# Saved entries
+++
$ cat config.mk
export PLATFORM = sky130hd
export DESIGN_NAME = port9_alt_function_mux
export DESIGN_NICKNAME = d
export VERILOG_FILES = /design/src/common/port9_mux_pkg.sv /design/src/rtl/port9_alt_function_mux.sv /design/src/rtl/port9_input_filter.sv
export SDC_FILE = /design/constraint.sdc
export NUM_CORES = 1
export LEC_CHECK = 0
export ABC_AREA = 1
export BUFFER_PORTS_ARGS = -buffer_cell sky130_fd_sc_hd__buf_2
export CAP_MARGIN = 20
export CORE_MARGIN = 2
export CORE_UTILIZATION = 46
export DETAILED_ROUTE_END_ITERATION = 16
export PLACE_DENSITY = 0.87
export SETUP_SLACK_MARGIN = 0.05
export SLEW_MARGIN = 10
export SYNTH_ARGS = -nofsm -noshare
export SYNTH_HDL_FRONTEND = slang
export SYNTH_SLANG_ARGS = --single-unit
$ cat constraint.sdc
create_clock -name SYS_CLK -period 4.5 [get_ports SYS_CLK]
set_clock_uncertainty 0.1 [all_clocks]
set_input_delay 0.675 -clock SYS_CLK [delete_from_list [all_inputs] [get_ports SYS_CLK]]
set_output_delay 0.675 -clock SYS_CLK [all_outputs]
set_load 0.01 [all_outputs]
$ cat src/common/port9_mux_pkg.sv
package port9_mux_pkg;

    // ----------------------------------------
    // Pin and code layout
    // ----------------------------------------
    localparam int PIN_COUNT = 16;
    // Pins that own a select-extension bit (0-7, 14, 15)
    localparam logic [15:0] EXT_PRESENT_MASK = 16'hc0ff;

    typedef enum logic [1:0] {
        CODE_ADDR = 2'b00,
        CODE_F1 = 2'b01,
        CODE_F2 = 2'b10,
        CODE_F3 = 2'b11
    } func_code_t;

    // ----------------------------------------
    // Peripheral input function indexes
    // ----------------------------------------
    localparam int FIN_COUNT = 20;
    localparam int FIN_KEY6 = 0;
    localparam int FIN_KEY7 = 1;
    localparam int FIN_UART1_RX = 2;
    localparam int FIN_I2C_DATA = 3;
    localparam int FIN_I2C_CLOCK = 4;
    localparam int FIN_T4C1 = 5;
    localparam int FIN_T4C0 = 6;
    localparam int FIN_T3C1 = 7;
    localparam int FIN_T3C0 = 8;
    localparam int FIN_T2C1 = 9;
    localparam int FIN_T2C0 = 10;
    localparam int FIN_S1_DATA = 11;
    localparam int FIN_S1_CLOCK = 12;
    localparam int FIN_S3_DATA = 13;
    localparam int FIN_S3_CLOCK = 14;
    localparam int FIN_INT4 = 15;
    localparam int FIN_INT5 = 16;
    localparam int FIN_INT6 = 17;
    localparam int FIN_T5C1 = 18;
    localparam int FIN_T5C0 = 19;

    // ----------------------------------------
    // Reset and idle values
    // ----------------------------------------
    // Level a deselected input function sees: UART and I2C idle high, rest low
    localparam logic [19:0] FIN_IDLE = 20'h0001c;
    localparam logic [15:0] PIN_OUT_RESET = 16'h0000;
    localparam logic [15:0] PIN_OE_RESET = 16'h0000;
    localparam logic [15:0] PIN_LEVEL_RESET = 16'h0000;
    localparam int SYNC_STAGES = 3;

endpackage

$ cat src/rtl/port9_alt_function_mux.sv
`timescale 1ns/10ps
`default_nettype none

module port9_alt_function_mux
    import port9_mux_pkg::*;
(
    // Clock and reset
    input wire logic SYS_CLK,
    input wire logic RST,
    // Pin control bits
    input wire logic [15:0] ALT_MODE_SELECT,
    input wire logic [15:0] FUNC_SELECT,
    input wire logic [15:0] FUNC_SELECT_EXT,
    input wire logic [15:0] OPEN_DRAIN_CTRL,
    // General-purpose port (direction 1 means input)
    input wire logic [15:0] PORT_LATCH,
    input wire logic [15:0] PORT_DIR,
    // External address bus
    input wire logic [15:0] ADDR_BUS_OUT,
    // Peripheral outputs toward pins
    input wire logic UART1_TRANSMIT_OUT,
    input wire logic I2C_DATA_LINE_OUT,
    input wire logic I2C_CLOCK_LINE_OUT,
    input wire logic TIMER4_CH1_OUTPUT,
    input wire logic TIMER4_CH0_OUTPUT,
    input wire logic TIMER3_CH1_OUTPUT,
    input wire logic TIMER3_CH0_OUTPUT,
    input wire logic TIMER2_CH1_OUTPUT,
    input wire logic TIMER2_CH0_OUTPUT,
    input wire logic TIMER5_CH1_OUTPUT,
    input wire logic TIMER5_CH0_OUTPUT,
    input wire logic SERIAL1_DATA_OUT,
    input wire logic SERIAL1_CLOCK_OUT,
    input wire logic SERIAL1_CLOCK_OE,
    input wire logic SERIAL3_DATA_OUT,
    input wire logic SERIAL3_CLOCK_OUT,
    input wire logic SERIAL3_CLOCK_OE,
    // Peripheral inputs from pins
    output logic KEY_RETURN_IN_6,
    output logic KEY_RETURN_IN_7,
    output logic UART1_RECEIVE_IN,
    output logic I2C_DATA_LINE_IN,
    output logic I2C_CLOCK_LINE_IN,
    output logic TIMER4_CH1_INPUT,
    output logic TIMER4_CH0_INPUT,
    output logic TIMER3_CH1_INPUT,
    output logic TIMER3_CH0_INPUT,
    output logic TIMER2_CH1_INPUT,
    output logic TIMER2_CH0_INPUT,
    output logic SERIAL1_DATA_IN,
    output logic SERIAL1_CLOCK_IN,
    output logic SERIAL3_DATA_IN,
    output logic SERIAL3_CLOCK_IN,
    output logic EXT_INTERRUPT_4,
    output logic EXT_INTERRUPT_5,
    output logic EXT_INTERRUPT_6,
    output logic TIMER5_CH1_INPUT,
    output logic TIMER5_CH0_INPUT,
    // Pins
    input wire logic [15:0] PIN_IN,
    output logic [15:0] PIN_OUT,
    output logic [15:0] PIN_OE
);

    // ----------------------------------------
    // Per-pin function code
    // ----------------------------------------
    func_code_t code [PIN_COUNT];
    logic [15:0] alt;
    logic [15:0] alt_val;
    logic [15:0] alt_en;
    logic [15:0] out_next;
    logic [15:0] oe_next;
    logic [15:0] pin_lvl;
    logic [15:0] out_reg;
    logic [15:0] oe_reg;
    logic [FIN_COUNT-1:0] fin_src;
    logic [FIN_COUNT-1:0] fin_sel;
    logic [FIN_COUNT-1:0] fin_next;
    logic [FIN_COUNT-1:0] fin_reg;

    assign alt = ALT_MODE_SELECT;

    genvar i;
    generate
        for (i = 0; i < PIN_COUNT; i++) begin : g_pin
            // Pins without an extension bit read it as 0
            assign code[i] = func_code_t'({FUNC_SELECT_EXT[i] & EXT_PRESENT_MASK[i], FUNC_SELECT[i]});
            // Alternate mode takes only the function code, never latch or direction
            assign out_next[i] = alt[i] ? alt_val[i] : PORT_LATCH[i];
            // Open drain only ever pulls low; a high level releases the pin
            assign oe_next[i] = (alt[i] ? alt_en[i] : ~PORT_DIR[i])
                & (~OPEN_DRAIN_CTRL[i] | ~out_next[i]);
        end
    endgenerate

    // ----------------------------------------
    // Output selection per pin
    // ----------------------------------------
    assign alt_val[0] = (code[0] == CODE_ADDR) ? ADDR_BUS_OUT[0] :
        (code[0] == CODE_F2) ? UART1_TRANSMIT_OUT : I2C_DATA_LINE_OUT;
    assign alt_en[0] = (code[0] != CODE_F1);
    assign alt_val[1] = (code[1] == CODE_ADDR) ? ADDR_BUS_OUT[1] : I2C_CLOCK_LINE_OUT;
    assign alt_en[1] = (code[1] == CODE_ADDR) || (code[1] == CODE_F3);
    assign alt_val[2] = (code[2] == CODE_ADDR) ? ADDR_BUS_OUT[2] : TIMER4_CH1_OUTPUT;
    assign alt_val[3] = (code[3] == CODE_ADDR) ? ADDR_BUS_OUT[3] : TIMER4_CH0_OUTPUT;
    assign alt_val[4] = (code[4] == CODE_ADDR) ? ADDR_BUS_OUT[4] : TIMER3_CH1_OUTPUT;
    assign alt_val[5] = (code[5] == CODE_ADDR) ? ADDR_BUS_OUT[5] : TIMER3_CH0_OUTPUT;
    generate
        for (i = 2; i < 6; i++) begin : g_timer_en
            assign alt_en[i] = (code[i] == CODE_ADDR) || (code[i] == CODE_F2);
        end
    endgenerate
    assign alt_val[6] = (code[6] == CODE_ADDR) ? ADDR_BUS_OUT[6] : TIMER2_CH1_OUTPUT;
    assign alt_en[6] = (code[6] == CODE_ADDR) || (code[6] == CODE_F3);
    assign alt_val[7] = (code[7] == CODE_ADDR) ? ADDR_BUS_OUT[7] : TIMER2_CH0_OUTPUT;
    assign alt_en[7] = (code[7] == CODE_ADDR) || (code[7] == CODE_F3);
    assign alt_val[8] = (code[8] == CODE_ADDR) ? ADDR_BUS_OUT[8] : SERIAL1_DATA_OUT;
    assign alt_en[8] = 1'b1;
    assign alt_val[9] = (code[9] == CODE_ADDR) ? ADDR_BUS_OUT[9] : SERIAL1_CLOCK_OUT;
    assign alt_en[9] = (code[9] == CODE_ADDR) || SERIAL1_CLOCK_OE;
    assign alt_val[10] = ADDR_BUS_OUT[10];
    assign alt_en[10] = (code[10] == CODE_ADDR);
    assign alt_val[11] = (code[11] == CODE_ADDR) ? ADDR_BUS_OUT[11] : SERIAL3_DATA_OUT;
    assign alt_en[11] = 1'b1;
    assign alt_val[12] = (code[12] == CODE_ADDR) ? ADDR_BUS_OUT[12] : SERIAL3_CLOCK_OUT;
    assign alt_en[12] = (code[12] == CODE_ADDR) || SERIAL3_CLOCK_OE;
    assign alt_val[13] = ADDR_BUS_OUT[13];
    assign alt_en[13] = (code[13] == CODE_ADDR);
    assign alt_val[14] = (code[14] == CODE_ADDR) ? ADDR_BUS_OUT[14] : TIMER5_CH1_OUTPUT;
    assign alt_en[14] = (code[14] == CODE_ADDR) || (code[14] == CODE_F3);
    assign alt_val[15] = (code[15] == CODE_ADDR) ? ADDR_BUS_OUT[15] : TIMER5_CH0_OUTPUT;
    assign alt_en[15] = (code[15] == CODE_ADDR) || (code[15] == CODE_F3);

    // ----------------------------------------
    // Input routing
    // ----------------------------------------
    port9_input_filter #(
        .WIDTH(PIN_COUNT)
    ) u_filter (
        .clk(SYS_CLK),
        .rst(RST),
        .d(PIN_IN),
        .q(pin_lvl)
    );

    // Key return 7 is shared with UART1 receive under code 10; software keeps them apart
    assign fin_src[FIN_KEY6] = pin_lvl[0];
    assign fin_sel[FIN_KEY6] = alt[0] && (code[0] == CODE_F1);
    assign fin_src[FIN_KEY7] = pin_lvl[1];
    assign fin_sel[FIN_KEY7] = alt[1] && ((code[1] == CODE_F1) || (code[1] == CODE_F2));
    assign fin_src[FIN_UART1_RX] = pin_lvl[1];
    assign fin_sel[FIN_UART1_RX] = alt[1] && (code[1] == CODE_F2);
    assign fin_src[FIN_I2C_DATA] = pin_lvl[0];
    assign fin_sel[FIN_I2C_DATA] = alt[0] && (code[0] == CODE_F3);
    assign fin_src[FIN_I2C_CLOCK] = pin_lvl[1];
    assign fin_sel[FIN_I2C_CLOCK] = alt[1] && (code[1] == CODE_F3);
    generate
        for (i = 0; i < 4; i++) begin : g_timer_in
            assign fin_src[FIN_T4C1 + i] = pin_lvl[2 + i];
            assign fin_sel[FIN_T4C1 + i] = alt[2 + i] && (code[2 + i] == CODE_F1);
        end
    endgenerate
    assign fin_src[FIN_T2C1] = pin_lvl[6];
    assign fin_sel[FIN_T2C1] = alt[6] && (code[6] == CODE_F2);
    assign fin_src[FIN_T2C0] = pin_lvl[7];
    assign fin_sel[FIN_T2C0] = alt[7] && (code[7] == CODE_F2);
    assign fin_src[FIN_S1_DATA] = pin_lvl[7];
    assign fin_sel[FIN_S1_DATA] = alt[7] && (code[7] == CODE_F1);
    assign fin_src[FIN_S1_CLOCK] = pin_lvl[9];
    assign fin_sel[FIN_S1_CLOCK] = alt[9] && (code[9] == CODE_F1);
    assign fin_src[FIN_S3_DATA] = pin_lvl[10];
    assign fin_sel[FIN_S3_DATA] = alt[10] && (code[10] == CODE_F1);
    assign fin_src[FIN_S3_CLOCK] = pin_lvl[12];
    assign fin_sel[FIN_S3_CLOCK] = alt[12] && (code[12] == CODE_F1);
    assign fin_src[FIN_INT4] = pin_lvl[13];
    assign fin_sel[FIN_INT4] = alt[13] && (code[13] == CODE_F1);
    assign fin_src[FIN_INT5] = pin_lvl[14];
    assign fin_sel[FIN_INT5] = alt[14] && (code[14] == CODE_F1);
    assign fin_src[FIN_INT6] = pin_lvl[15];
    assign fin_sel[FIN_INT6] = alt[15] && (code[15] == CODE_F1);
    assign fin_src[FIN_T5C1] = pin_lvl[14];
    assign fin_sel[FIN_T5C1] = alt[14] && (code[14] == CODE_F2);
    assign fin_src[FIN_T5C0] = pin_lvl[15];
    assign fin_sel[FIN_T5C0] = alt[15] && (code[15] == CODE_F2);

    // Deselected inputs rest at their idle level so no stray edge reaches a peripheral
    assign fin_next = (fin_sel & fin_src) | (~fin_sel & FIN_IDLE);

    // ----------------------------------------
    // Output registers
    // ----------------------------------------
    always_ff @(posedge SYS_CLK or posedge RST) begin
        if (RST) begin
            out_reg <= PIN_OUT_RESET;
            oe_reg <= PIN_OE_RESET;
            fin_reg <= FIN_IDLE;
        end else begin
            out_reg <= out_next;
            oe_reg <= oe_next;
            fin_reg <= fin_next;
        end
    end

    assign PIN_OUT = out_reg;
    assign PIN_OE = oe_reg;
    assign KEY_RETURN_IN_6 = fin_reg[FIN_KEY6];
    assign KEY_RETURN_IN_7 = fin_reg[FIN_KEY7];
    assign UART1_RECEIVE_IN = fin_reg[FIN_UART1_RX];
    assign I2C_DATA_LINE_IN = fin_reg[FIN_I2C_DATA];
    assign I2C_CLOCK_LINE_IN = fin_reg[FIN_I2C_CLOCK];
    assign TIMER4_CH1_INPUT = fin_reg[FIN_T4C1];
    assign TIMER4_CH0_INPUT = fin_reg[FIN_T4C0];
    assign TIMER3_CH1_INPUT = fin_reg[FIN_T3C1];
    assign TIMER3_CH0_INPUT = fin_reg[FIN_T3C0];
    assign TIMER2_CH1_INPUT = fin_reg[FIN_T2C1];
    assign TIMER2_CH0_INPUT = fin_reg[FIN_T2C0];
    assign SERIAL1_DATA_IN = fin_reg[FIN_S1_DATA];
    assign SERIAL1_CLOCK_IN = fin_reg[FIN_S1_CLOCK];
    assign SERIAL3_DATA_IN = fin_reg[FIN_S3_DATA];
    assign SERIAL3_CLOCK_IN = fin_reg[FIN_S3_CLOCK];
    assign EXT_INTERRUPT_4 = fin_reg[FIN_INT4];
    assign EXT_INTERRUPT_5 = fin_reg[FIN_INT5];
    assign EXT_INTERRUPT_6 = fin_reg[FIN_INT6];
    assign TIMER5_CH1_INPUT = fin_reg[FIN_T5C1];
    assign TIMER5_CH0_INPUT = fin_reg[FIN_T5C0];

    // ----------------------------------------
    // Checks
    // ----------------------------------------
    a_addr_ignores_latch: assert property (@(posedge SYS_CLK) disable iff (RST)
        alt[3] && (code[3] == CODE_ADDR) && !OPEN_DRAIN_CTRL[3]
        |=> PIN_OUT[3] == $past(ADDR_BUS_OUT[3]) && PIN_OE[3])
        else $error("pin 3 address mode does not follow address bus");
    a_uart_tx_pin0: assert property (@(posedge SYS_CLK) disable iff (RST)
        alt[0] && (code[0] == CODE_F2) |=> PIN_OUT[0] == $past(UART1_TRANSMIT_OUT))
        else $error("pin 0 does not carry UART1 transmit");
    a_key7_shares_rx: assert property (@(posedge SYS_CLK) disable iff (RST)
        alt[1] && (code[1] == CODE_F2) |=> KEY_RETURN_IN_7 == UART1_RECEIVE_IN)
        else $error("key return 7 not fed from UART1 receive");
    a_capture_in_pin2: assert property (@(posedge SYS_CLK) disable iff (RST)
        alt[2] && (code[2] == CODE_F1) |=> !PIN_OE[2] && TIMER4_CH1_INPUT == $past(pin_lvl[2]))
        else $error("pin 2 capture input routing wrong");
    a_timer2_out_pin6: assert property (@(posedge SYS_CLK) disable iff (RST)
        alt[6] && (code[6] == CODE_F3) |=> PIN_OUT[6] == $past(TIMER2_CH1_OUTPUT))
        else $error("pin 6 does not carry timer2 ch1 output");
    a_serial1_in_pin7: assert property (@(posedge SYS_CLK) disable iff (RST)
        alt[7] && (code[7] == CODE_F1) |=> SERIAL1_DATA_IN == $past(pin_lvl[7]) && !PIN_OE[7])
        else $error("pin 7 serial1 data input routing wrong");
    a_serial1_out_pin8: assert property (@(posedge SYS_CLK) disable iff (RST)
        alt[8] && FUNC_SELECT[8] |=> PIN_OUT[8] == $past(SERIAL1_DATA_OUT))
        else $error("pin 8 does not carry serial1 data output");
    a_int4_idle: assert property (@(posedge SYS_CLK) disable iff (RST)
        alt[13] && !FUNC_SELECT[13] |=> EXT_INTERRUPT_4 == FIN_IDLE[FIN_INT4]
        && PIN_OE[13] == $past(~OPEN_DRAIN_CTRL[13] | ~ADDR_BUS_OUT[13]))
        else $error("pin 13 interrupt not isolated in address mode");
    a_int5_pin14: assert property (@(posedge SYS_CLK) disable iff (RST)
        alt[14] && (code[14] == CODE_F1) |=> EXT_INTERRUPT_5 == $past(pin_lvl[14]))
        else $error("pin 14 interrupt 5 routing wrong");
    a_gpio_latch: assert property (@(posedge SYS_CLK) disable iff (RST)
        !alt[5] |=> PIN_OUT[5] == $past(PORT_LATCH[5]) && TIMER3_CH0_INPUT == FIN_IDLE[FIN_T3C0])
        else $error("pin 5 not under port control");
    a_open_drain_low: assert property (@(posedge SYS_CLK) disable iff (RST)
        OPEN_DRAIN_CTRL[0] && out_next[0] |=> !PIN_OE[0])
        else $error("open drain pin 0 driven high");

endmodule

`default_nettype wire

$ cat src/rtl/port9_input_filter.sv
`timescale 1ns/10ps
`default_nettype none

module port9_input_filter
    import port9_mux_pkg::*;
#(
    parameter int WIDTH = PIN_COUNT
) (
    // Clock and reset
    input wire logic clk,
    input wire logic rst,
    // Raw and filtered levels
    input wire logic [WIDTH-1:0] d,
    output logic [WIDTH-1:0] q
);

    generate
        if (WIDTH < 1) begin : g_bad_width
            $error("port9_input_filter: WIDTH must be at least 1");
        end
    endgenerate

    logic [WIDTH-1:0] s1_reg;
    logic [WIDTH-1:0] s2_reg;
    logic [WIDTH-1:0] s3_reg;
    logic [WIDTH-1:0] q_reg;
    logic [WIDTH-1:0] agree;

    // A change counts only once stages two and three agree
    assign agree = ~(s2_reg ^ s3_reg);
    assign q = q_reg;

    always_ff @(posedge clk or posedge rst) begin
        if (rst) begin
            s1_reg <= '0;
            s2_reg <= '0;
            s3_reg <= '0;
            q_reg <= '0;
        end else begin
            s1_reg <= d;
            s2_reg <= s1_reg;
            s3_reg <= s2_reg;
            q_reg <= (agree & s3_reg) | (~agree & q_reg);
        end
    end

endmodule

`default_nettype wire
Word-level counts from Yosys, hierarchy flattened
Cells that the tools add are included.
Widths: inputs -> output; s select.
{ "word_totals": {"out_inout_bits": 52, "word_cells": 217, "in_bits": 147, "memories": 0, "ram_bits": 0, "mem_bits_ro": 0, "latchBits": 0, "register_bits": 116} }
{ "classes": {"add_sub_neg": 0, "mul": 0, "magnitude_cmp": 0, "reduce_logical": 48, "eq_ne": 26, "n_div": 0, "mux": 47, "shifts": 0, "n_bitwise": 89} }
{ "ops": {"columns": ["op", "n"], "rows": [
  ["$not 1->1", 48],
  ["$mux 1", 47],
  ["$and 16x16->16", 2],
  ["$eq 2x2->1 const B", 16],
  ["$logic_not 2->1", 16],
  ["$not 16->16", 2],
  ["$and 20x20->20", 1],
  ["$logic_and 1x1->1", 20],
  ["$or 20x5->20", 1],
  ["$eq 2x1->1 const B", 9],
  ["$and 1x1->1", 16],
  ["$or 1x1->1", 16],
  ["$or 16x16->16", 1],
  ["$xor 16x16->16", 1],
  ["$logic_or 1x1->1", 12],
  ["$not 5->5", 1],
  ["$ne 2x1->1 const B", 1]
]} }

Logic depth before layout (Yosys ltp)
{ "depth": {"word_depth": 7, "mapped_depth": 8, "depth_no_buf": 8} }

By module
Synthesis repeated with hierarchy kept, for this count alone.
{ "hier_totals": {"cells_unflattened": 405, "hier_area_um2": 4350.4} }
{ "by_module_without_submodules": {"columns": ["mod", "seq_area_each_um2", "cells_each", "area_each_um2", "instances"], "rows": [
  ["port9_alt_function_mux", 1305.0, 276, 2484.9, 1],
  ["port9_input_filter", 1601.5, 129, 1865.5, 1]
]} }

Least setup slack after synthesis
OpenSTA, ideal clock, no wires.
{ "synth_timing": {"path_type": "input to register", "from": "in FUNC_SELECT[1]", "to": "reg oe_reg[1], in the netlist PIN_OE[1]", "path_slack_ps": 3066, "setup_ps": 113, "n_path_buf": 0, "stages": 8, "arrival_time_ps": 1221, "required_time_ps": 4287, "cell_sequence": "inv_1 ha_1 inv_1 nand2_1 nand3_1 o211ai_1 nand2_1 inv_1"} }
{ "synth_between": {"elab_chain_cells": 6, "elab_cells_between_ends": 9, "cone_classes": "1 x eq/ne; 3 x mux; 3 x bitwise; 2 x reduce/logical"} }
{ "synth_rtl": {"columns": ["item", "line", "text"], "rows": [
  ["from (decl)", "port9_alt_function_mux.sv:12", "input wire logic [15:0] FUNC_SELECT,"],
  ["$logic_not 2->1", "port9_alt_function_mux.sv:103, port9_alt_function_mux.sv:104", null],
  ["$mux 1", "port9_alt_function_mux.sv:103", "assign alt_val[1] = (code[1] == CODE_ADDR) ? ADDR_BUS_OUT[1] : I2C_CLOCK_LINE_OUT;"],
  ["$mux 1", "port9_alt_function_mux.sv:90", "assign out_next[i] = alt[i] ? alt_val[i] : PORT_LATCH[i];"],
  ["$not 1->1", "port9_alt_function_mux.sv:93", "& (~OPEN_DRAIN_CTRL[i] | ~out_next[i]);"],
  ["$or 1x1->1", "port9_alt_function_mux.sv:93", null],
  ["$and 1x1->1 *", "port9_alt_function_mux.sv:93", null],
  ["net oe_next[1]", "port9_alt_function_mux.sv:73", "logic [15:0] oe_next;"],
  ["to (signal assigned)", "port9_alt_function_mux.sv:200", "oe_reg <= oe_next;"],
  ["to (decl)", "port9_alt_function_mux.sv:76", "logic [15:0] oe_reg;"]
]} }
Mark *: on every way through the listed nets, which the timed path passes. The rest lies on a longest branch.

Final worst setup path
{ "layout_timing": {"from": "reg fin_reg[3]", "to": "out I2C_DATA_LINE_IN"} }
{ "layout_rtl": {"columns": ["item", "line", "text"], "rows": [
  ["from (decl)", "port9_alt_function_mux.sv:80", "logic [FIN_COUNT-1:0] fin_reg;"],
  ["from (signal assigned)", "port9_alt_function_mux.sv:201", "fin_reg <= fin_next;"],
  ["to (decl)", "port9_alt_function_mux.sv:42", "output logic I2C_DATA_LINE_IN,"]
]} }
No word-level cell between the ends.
+++
# Exercise description
Give back, exactly as written, the stretch from the line with "assign KEY_RETURN_IN_7 = fin_reg[FIN_KEY7];" through the line with "assign SERIAL3_DATA_IN = fin_reg[FIN_S3_DATA];", and no other lines from the records above.

# Exercise output
    assign KEY_RETURN_IN_7 = fin_reg[FIN_KEY7];
    assign UART1_RECEIVE_IN = fin_reg[FIN_UART1_RX];
    assign I2C_DATA_LINE_IN = fin_reg[FIN_I2C_DATA];
    assign I2C_CLOCK_LINE_IN = fin_reg[FIN_I2C_CLOCK];
    assign TIMER4_CH1_INPUT = fin_reg[FIN_T4C1];
    assign TIMER4_CH0_INPUT = fin_reg[FIN_T4C0];
    assign TIMER3_CH1_INPUT = fin_reg[FIN_T3C1];
    assign TIMER3_CH0_INPUT = fin_reg[FIN_T3C0];
    assign TIMER2_CH1_INPUT = fin_reg[FIN_T2C1];
    assign TIMER2_CH0_INPUT = fin_reg[FIN_T2C0];
    assign SERIAL1_DATA_IN = fin_reg[FIN_S1_DATA];
    assign SERIAL1_CLOCK_IN = fin_reg[FIN_S1_CLOCK];
    assign SERIAL3_DATA_IN = fin_reg[FIN_S3_DATA];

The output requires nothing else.